Tengo la imperiosa necesidad de salir del ánimo sombrío de los últimos posts. Primero, porque no es el mood que me envuelve actualmente luego de un fin de semana hermoso, con mis dos hombres y tiempo libre juntos; segundo, porque en esta ciudad también tuvimos tres días con sol, una contradicción entonces, porque si hay sol afuera hay sol adentro (al menos para los que sufrimos, entre otros males, de SAD, o Seasonal Affective Dissorder… que en Uruguay es lo mismo que decir “casi todo el año”; ¡bastante bien la llevo aquí, con mi soleado medio-corazoncito mexicano!). Así que por donde se le mire, el lúgubre tinte de mi blog se va volviendo injusto en la medida en que no lo renuevo y dejo que entre la luz, que las corrientes barran los despojos y dejen fluir el agua cristalina otra vez. Pero no tengo nada tan contundente que decir, o que querer decir (por buenas noticias literarias, por ejemplo, ver la Bitácora del taller). Pensé en poner alguna información interesante o curiosidad, pero sería una visión demasiado fraccionada de mí misma, un quiebre abrupto, medio –bastante– esquizoide. Tampoco es para publicarlo…!

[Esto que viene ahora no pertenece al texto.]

## src/rtl/id_gen.sv

```systemverilog
// id_gen: ASCII identifier stream generator (letters then digits); optional SEP state via ID_GEN_SEPARATOR_EN
module id_gen #(
  parameter int LEN_W = 4,
  parameter bit UPPER = 1'b0
) (
  input  logic             clk,
  input  logic             reset,
  input  logic             start,
  input  logic [LEN_W-1:0] alpha_len,
  input  logic [LEN_W-1:0] digit_len,
  input  logic [4:0]       alpha_base,
  input  logic [3:0]       digit_base,
  input  logic             ready,
  output logic [7:0]       char,
  output logic             valid,
  output logic             busy,
  output logic             done
);
`ifdef ID_GEN_SEPARATOR_EN
  typedef enum logic [2:0] {IDLE, ALPHA, DIGIT, SEP, FIN} state_t;
  localparam state_t TAIL = SEP;
`else
  typedef enum logic [1:0] {IDLE, ALPHA, DIGIT, FIN} state_t;
  localparam state_t TAIL = FIN;
`endif
  localparam logic [7:0] LBASE = UPPER ? 8'd65 : 8'd97;
  state_t state, ns;
  logic [LEN_W-1:0] alen, dlen, cnt, n_alen, n_dlen, n_cnt, cnt_inc;
  logic [4:0] idx, n_idx;
  logic [3:0] d, n_d;
  logic [7:0] n_char;
  logic n_valid, n_done, xfer;
  // next state, latched run parameters, counters and the registered output values
  always_comb begin
    ns = state;
    n_alen = alen;
    n_dlen = dlen;
    n_idx = idx;
    n_d = d;
    n_cnt = cnt;
    xfer = valid && ready;
    cnt_inc = cnt + LEN_W'(1);
    case (state)
      IDLE: if (start) begin
        n_alen = alpha_len == '0 ? LEN_W'(1) : alpha_len;
        n_dlen = digit_len;
        n_idx = alpha_base > 5'd25 ? 5'd0 : alpha_base;
        n_d = digit_base > 4'd9 ? 4'd0 : digit_base;
        n_cnt = '0;
        ns = ALPHA;
      end
      ALPHA: if (xfer) begin
        n_idx = idx == 5'd25 ? 5'd0 : idx + 5'd1;
        n_cnt = cnt_inc == alen ? '0 : cnt_inc;
        ns = cnt_inc != alen ? ALPHA : dlen != '0 ? DIGIT : TAIL;
      end
      DIGIT: if (xfer) begin
        n_d = d == 4'd9 ? 4'd0 : d + 4'd1;
        n_cnt = cnt_inc == dlen ? '0 : cnt_inc;
        ns = cnt_inc != dlen ? DIGIT : TAIL;
      end
`ifdef ID_GEN_SEPARATOR_EN
      SEP: if (xfer) ns = FIN;
`endif
      FIN: ns = IDLE;
      default: ns = IDLE;
    endcase
    n_valid = ns == ALPHA || ns == DIGIT;
    n_char = ns == ALPHA ? LBASE + {3'b0, n_idx} : ns == DIGIT ? 8'd48 + {4'b0, n_d} : 8'd0;
`ifdef ID_GEN_SEPARATOR_EN
    n_valid = n_valid || ns == SEP;
    n_char = ns == SEP ? 8'd32 : n_char;
`endif
    n_done = ns == FIN;
  end
  // state, counters and outputs registered; reset clears everything immediately
  always_ff @(posedge clk or posedge reset) begin
    if (reset) begin
      state <= IDLE;
      alen <= '0;
      dlen <= '0;
      cnt <= '0;
      idx <= '0;
      d <= '0;
      char <= '0;
      valid <= 1'b0;
      busy <= 1'b0;
      done <= 1'b0;
    end else begin
      state <= ns;
      alen <= n_alen;
      dlen <= n_dlen;
      cnt <= n_cnt;
      idx <= n_idx;
      d <= n_d;
      char <= n_char;
      valid <= n_valid;
      busy <= n_valid;
      done <= n_done;
    end
  end
endmodule
```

Pero entonces encontré algo perfecto para la transición, para seguir con un pie en un mundo y poder, no obstante, pasar por fin al otro, al seguro. Al que se construye a las orillas de la laguna Estigia, no en su centro: el mundo que suelo habitar la mayoría del tiempo, cuando la muerte no acaricia y no saltan los pedazos a mi paso. El único problema es que no lo escribí yo: lo escribió una amiga, pero como tal tiene algo de alter ergo (y de espejo ni se diga). Creo que es un post estupendo, exacto, sabio, y está bien escrito, como todo lo de ella. Espero que no se enoje por citarla sin permiso, van todos los créditos y la recomendación de que visiten su blog, Crónicas de la cebolla. Su nombre es Vesna Kostelich.

Tristes comparaciones

Cuando yo estoy triste soy ese armatoste desajustado que trata de esconder la tristeza bajo la alfombra. En cambio, cuando ella está triste, es como un vendaval del cual uno no puede protegerse con un paraguas. Cuando estoy triste, dejo que mi tristeza gotee aquí y allá, sobre cosas irrelevantes que se contagian, que se humedecen, gotitas nimias y maniáticas como grititos de colegialas tontas. Mi tristeza es absurda, pero no por ella, por mí, que la visto de rosa y moña como a la hija única de una madre posesiva. Pero cuando ella está triste, truena y relampaguea. Uno puede ver en sus ojos las raíces de los árboles a la intemperie, arrancados para siempre por la tormenta. Ella se desviste, se rasga, se descompone, se acaba. Se incendia, transmuta, tiembla, amenaza.
Cuando estoy triste, cocino, escribo, hago lo mismo que haría si no estuviera tan triste. Pero ella secuestra al resto del mundo con su tristeza, le pone un cerrojo ajustado y nadie más puede salir, clausura las salidas, derriba las puertas y no se puede pasar.

Su tristeza es la de una diosa que agoniza aunque se sabe inmortal.
Mi tristeza se acaba con el tiempo que pasa. La de ella, con la resurreción de las cenizas. Mi tristeza envejece sin ver la luz, llora por los rincones; su tristeza, la de ella, se pinta una boca desmesurada y se corre el rojo en los labios para que se vea la sangre. La mía es una tristeza que está siempre por nacer. La de ella, está a punto de morir.
(Sin embargo, hay que decirlo, ni a mí ni a ella es fácil consolarnos).